Extract precisely the lines of the entries below, from the first line through the line containing "cand_s = cand_s - (ID_W+1)'(N_REQ);".
━━━━━ Records for the task
[src/rtl/uart_tx_arbiter_pkg.sv]
// Shared definitions for the uart_tx arbiter: FSM state encoding and default lock timeout.
package uart_tx_arbiter_pkg;

  typedef enum logic [1:0] {
    ST_IDLE  = 2'd0,
    ST_ISSUE = 2'd1,
    ST_HOLD  = 2'd2,
    ST_DRAIN = 2'd3
  } arb_state_e;

  // 1 ms at 48 MHz
  localparam int unsigned LOCK_TIMEOUT_DEFAULT = 32'd48000;

endpackage

[src/rtl/uart_tx_arbiter_rr_pick.sv]
// Combinational round-robin picker: first set bit of req at or above ptr, wrapping modulo N_REQ.
module uart_tx_arbiter_rr_pick #(
  parameter int N_REQ = 4,
  parameter int ID_W  = 2
) (
  input  logic [N_REQ-1:0] req,
  input  logic [ID_W-1:0]  ptr,
  output logic             found,
  output logic [ID_W-1:0]  idx
);

  logic [ID_W:0]   cand_s;
  logic [ID_W-1:0] cand_idx_s;

  // Scan from the farthest candidate down so the nearest one to ptr overwrites the rest
  always_comb begin
    found      = 1'b0;
    idx        = '0;
    cand_s     = '0;
    cand_idx_s = '0;
    for (int k = N_REQ - 1; k >= 0; k--) begin
      cand_s = {1'b0, ptr} + (ID_W+1)'(k);
      if (cand_s >= (ID_W+1)'(N_REQ)) begin
        cand_s = cand_s - (ID_W+1)'(N_REQ);
      end else begin
        cand_s = cand_s;
      end
      cand_idx_s = cand_s[ID_W-1:0];
      if (req[cand_idx_s]) begin
        found = 1'b1;
        idx   = cand_idx_s;
      end else begin
        found = found;
        idx   = idx;
      end
    end
  end

endmodule

[src/rtl/uart_tx_arbiter.sv]
// Round-robin, message-locking arbiter sharing one uart_tx between N_REQ requesters.
module uart_tx_arbiter
  import uart_tx_arbiter_pkg::*;
#(
  parameter int N_REQ        = 4,
  parameter int ID_W         = 2,
  parameter int LOCK_TIMEOUT = LOCK_TIMEOUT_DEFAULT
) (
  input  logic                 clk_48,
  input  logic                 reset,
  input  logic [N_REQ-1:0]     req_valid,
  input  logic [8*N_REQ-1:0]   req_data,
  input  logic [N_REQ-1:0]     req_last,
  output logic [N_REQ-1:0]     req_ready,
  input  logic                 uart_ready,
  output logic [7:0]           uart_data,
  output logic                 uart_strobe,
  output logic [ID_W-1:0]      grant_id,
  output logic                 locked,
  output logic                 lock_timeout
);

  localparam int CNT_W = (LOCK_TIMEOUT > 2) ? $clog2(LOCK_TIMEOUT) : 1;

  arb_state_e       state_r, state_s;
  logic [ID_W-1:0]  rr_ptr_r, rr_ptr_s;
  logic [ID_W-1:0]  grant_id_r, grant_id_s;
  logic             locked_r, locked_s;
  logic [CNT_W-1:0] cnt_r, cnt_s;
  logic [7:0]       uart_data_r, uart_data_s;
  logic             uart_strobe_r, uart_strobe_s;
  logic [N_REQ-1:0] req_ready_r, req_ready_s;
  logic             lock_timeout_r, lock_timeout_s;
  logic             pick_found_s;
  logic [ID_W-1:0]  pick_idx_s;

  function automatic logic [ID_W-1:0] next_idx(input logic [ID_W-1:0] i);
    if (i == ID_W'(N_REQ - 1)) begin
      return '0;
    end else begin
      return i + ID_W'(1);
    end
  endfunction

  uart_tx_arbiter_rr_pick #(
    .N_REQ (N_REQ),
    .ID_W  (ID_W)
  ) u_rr_pick (
    .req   (req_valid),
    .ptr   (rr_ptr_r),
    .found (pick_found_s),
    .idx   (pick_idx_s)
  );

  // Next-state and next-output logic; pulses and the timeout counter default to cleared
  always_comb begin
    state_s        = state_r;
    rr_ptr_s       = rr_ptr_r;
    grant_id_s     = grant_id_r;
    locked_s       = locked_r;
    cnt_s          = '0;
    uart_data_s    = uart_data_r;
    uart_strobe_s  = 1'b0;
    req_ready_s    = '0;
    lock_timeout_s = 1'b0;
    case (state_r)
      ST_IDLE: begin
        if (locked_r) begin
          if (req_valid[grant_id_r]) begin
            if (uart_ready) begin
              state_s = ST_ISSUE;
            end else begin
              state_s = ST_IDLE;
            end
          end else if (cnt_r == CNT_W'(LOCK_TIMEOUT - 1)) begin
            // Owner went silent mid-message: release so others are not starved
            locked_s       = 1'b0;
            rr_ptr_s       = next_idx(grant_id_r);
            lock_timeout_s = 1'b1;
          end else begin
            cnt_s = cnt_r + CNT_W'(1);
          end
        end else if (uart_ready && pick_found_s) begin
          grant_id_s = pick_idx_s;
          state_s    = ST_ISSUE;
        end else begin
          state_s = ST_IDLE;
        end
      end
      ST_ISSUE: begin
        uart_data_s             = req_data[{grant_id_r, 3'b000} +: 8];
        uart_strobe_s           = 1'b1;
        req_ready_s[grant_id_r] = 1'b1;
        if (req_last[grant_id_r]) begin
          locked_s = 1'b0;
          rr_ptr_s = next_idx(grant_id_r);
        end else begin
          locked_s = 1'b1;
        end
        state_s = ST_HOLD;
      end
      // uart_ready may still read high for one cycle after the strobe
      ST_HOLD: begin
        state_s = ST_DRAIN;
      end
      ST_DRAIN: begin
        if (uart_ready) begin
          state_s = ST_IDLE;
        end else begin
          state_s = ST_DRAIN;
        end
      end
      default: begin
        state_s = ST_IDLE;
      end
    endcase
  end

  // State and output registers with synchronous reset
  always_ff @(posedge clk_48) begin
    if (reset) begin
      state_r        <= ST_IDLE;
      rr_ptr_r       <= '0;
      grant_id_r     <= '0;
      locked_r       <= 1'b0;
      cnt_r          <= '0;
      uart_data_r    <= 8'h00;
      uart_strobe_r  <= 1'b0;
      req_ready_r    <= '0;
      lock_timeout_r <= 1'b0;
    end else begin
      state_r        <= state_s;
      rr_ptr_r       <= rr_ptr_s;
      grant_id_r     <= grant_id_s;
      locked_r       <= locked_s;
      cnt_r          <= cnt_s;
      uart_data_r    <= uart_data_s;
      uart_strobe_r  <= uart_strobe_s;
      req_ready_r    <= req_ready_s;
      lock_timeout_r <= lock_timeout_s;
    end
  end

  assign req_ready    = req_ready_r;
  assign uart_data    = uart_data_r;
  assign uart_strobe  = uart_strobe_r;
  assign grant_id     = grant_id_r;
  assign locked       = locked_r;
  assign lock_timeout = lock_timeout_r;

endmodule

[config.mk]
export PLATFORM = sky130hd
export DESIGN_NAME = uart_tx_arbiter
export DESIGN_NICKNAME = d
export VERILOG_FILES = /design/src/rtl/uart_tx_arbiter_pkg.sv /design/src/rtl/uart_tx_arbiter_rr_pick.sv /design/src/rtl/uart_tx_arbiter.sv
export SDC_FILE = /design/constraint.sdc
export NUM_CORES = 1
export LEC_CHECK = 0
export ABC_AREA = 1
export CAP_MARGIN = 20
export CELL_PAD_IN_SITES_DETAIL_PLACEMENT = 1
export CELL_PAD_IN_SITES_GLOBAL_PLACEMENT = 2
export CORE_UTILIZATION = 22
export CTS_CLUSTER_SIZE = 8
export DETAILED_ROUTE_END_ITERATION = 16
export PLACE_DENSITY = 0.72
export SETUP_SLACK_MARGIN = 0.15
export SLEW_MARGIN = 25
export SYNTH_ARGS = -nofsm -noshare
export SYNTH_HDL_FRONTEND = slang
export SYNTH_SLANG_ARGS = --single-unit
[constraint.sdc]
create_clock -name clk_48 -period 1.4 [get_ports clk_48]
set_input_delay 0.35 -clock clk_48 [delete_from_list [all_inputs] [get_ports clk_48]]
set_output_delay 0.35 -clock clk_48 [all_outputs]
set_load 0.005 [all_outputs]
==> impl.org, run 1 <==
** Run status
- The run finished with clean final reports.

** Timing
- Max-slew headroom :: 0.741
- Of the available clock period, the critical path in the final layout requires 0.988.
- The max-slew violation count is 0.
- Slew @ Worst Pin :: between 0.3 and 0.4 ns
- Unrepaired setup endpoints after global routing :: true
- Number of setup violations in the final report :: 0
- Max Clock Skew :: about 0.0072 ns
- After layout, the worst setup slack is ~0.016 ns.
- The total count of hold-check failures in the final report is 0.
- Minimum clock period :: around 1.4 ns
- Max frequency :: between 700 and 800 MHz

** Synth
- Post-synthesis cell type count :: 32
- Synth Instances :: between 300 and 400
- After synthesis, the share of flip-flops with an asynchronous set or reset is 0.
- Dominant register cell in the synthesized netlist :: dfxtp_1
- Summed instance area of the synthesized netlist :: 2090 um^2
- The share of synthesized area in the top cell type comes to 0.354.
- For this run, the number of Yosys warnings is 0.
- Post-synthesis area per instance :: 6.69 um^2
- EDFF count, synth :: 0
- Main area contributors after synthesis :: dfxtp_1 35%, nor2_1 12%, nand2_1 8.1%
- Synthesis produced a netlist with a net count of about 360.
- Top cell type by total area after synthesis :: dfxtp_1
- Synthesis inferred 37 register bits.
- Register area share after synthesis :: 0.354

** Detailed routing
- Drt pass-1 iters :: 4
- The count of nets left with antenna violations once routing finished came out at 0.
- Post-route DRC violation count :: 0
- For this block, the initial DRC count from the detailed router was 35.
- Via count :: roughly 2,400
- The routed design has between 6000 and 7000 um of wire.
- In the final routed layout, each cell accounts on average for around 13 um.
- Via density :: between 4 and 5

** Floorplanning
- Total die area :: 9910 um^2
- Die Span X :: roughly 100 um
- The floorplan has 35 rows.
- Top-Level Pins :: 60
- For this configuration, the core starts out at a cell density of 0.227.
- Chip Height :: 99.5 um
- Area of the placeable core :: 9240 um^2

** Worst setup path
- At the worst endpoint, the arrival time is ~1.6 ns.
- Maximum fanout along the worst path :: 4
- STA classifies the critical path endpoint as a register.
- Crit path kind :: register to register
- Worst r2r src :: cnt_r[0]
- Kind of start point of the critical path :: register
- Required time of the critical path :: around 1.6 ns
- Worst setup path start :: cnt_r[0]

** Placement
- The HPWL after detailed placement is slightly above 5000 um.
- Routability-driven placement finished with a final weighted congestion of 0.706.
- Input and output buffers added on the ports amount to about 60.
- Post-place setup slack :: -0.473 ns
- DP Area :: between 3000 and 4000 um^2

** Min path
- In this run the most critical hold path is launched from cnt_r[0].
- The min-delay analysis places its worst path in the category register to register.

** Power and ir drop
- Summing internal, switching and leakage power gives between 3 and 4 mW.
- Proportion of power drawn by the clock network :: 0.219
- Relative contribution of combinational cells to total power :: 0.435
- Of the total power, the share spent switching nets is 0.358.
- For this design the total switching power over the nets is approximately 1.3 mW.
- The worst-case IR drop observed on VDD is ~0.36 mV.
- The internal portion of the total power is about 2.3 mW.
- The share of total power dissipated in sequential elements is 0.346.
- Dividing total power by cell area gives a power density of 1010 nW/um^2.
- P_leak :: about 1.5 nW

** Global route
- Gr busiest metal :: met2
- For this run, global-route usage on met2 was measured as 0.269.
- Entering global routing, the biggest net connects 17 pins.
- M3 GR Usage :: 0.0176
- Via count of the first global-routing pass :: around 2,500
- For this run, global-route usage on met1 was measured as 0.169.
- Aggregate global routing overflow :: 0
- Across every metal layer, demand over resource in global routing totals 0.143.
- Antenna violations before repair :: 0
- The first global-routing pass estimated 11,400 um of wire.

** Clock network
- Number of buffers inserted during clock tree synthesis :: 5
- CTS placed an instance of clkbuf_8 at the clock tree root.
- CTS tree :: yes
- Skew-Pair Late Insertion Delay :: between 0.2 and 0.3 ns
- Worst-case clock buffer depth :: 2
- Post-CTS Hold Buffers :: 0
- Total number of H-tree levels :: 2
- After clock tree synthesis, the clock-pin slew on the worst setup and hold paths is 0.07 ns.
- The clock net in this run drives a total of 37 sinks.

** Layout
- Leading cell type in the layout, fill and taps excluded :: nor2_1
- Share of layout cells above drive strength 1 :: 0.333
- Top library cells by usage in the layout, fill and taps aside :: 56 x nor2_1, 38 x clkdlybuf4s50_1, 36 x inv_1
- The final layout contains about 460 nets.
- Post-route standard cell area excluding fillers :: 3510 um^2
- Area growth syn-to-layout :: 67.7%
- Number of diodes added for antenna fixing :: 0
- Post-Route Utilization :: 0.380

** Job
- Max-cap violations in this run came to 0.
Yosys cell counts, types with 5 or more instances:
cell	number
a21oi_1	9
nand2_1	45
nor3_1	5
o22ai_1	8
dfxtp_1	37
o21ai_0	30
o21ai_1	6
inv_1	41
ha_1	5
xor2_1	6
nand3_1	20
nor2_1	68
cells by family after synthesis:
kind of cell / after synthesis / synth area share
AOI/OAI and AO/OA: 58 / 0.150
xor gates and xnor gates: 10 / 0.0418
adders and majority gates: 5 / 0.0299
buffers and inverters: 52 / 0.102
DFF: 37 / 0.354
and+or+nand+nor: 151 / 0.322
stage by stage:
stage / std cells / TNS, ns / hold WS (ns)
finish: 543 / 0 / 0.444
global route: 543 / -0.717 / 0.466
CTS: 537 / -0.0251 / 0.446
detailed placement: 520 / -8.04 / 0.437
global placement: 520 / -7.37 / 0.433
floorplan: 313 / 0 / 0.419
cell type report:
type	instances	area (um^2)
Fill cell	1140	5730
Multi-Input combinational cell	224	1410
Timing Repair Buffer	100	893
Sequential cell	37	766
Inverter	44	183
Tap cell	129	161
Clock buffer	8	90.1
Timing Repair inverter	1	6.26
worst max-delay path, cell delays in order, from the launching register on:
cell and delay, ns:
dfxtp_4 0.37, ha_4 0.13, inv_4 0.05, nor3_4 0.26, nand4_1 0.16, nand2_2 0.14
nand3_2 0.07, nand2_2 0.07, nor2_2 0.03
what timing repair did:
action,CTS,global route
pin swaps,10,18
setup buffers,8,6
setup endpoints to repair,46,41
cloned,1,0
gates resized for setup,80,65
layer usage:
layer  up-vias  part of all wire
li1       1206                 -
met3         6             0.018
met1      1134              0.44
met4         0             0.012
met2        24              0.53
met5         -                 0
power groups by stage:
stage | sequential, mW | combinational, mW | clock, mW
floorplan | 1.26 | 0.687 | 0
global placement | 1.27 | 1.22 | 0
detailed placement | 1.27 | 1.23 | 0
CTS | 1.22 | 1.39 | 0.811
global route | 1.24 | 1.70 | 0.856
finish | 1.22 | 1.54 | 0.775
sequential cells by signal, indices dropped and copies added, names as in the netlist:
register and flops:
req_ready 4, rr_ptr_r 2, state_r 2, cnt_r 16
lock_timeout 1, uart_data 8, locked 1, grant_id 2
uart_strobe 1
final timing paths:
check	to	slack [ns]	cells after the start
worst max-delay path	rr_ptr_r[1]	0.02	8
worst min-delay path	cnt_r[0]	0.44	1
worst max register to register	rr_ptr_r[1]	0.02	8
worst min register to register	cnt_r[0]	0.44	1
Power figures use the tool's default switching activity.
==> run 2, diff against run 1 <==
SLEW_MARGIN = 20   (was 25)
==> results of run 2 <==
Same layout as run 1: the final DEF is identical, and so are final timing and power.
==> run 3, diff against run 2 <==
GPL_TIMING_DRIVEN = 1   (was default)
==> results of run 3 <==
Same layout as run 1: the final DEF is identical, and so are final timing and power.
━━━━━━━━━━
Output below
[src/rtl/uart_tx_arbiter_pkg.sv]
// Shared definitions for the uart_tx arbiter: FSM state encoding and default lock timeout.
package uart_tx_arbiter_pkg;

  typedef enum logic [1:0] {
    ST_IDLE  = 2'd0,
    ST_ISSUE = 2'd1,
    ST_HOLD  = 2'd2,
    ST_DRAIN = 2'd3
  } arb_state_e;

  // 1 ms at 48 MHz
  localparam int unsigned LOCK_TIMEOUT_DEFAULT = 32'd48000;

endpackage

[src/rtl/uart_tx_arbiter_rr_pick.sv]
// Combinational round-robin picker: first set bit of req at or above ptr, wrapping modulo N_REQ.
module uart_tx_arbiter_rr_pick #(
  parameter int N_REQ = 4,
  parameter int ID_W  = 2
) (
  input  logic [N_REQ-1:0] req,
  input  logic [ID_W-1:0]  ptr,
  output logic             found,
  output logic [ID_W-1:0]  idx
);

  logic [ID_W:0]   cand_s;
  logic [ID_W-1:0] cand_idx_s;

  // Scan from the farthest candidate down so the nearest one to ptr overwrites the rest
  always_comb begin
    found      = 1'b0;
    idx        = '0;
    cand_s     = '0;
    cand_idx_s = '0;
    for (int k = N_REQ - 1; k >= 0; k--) begin
      cand_s = {1'b0, ptr} + (ID_W+1)'(k);
      if (cand_s >= (ID_W+1)'(N_REQ)) begin
        cand_s = cand_s - (ID_W+1)'(N_REQ);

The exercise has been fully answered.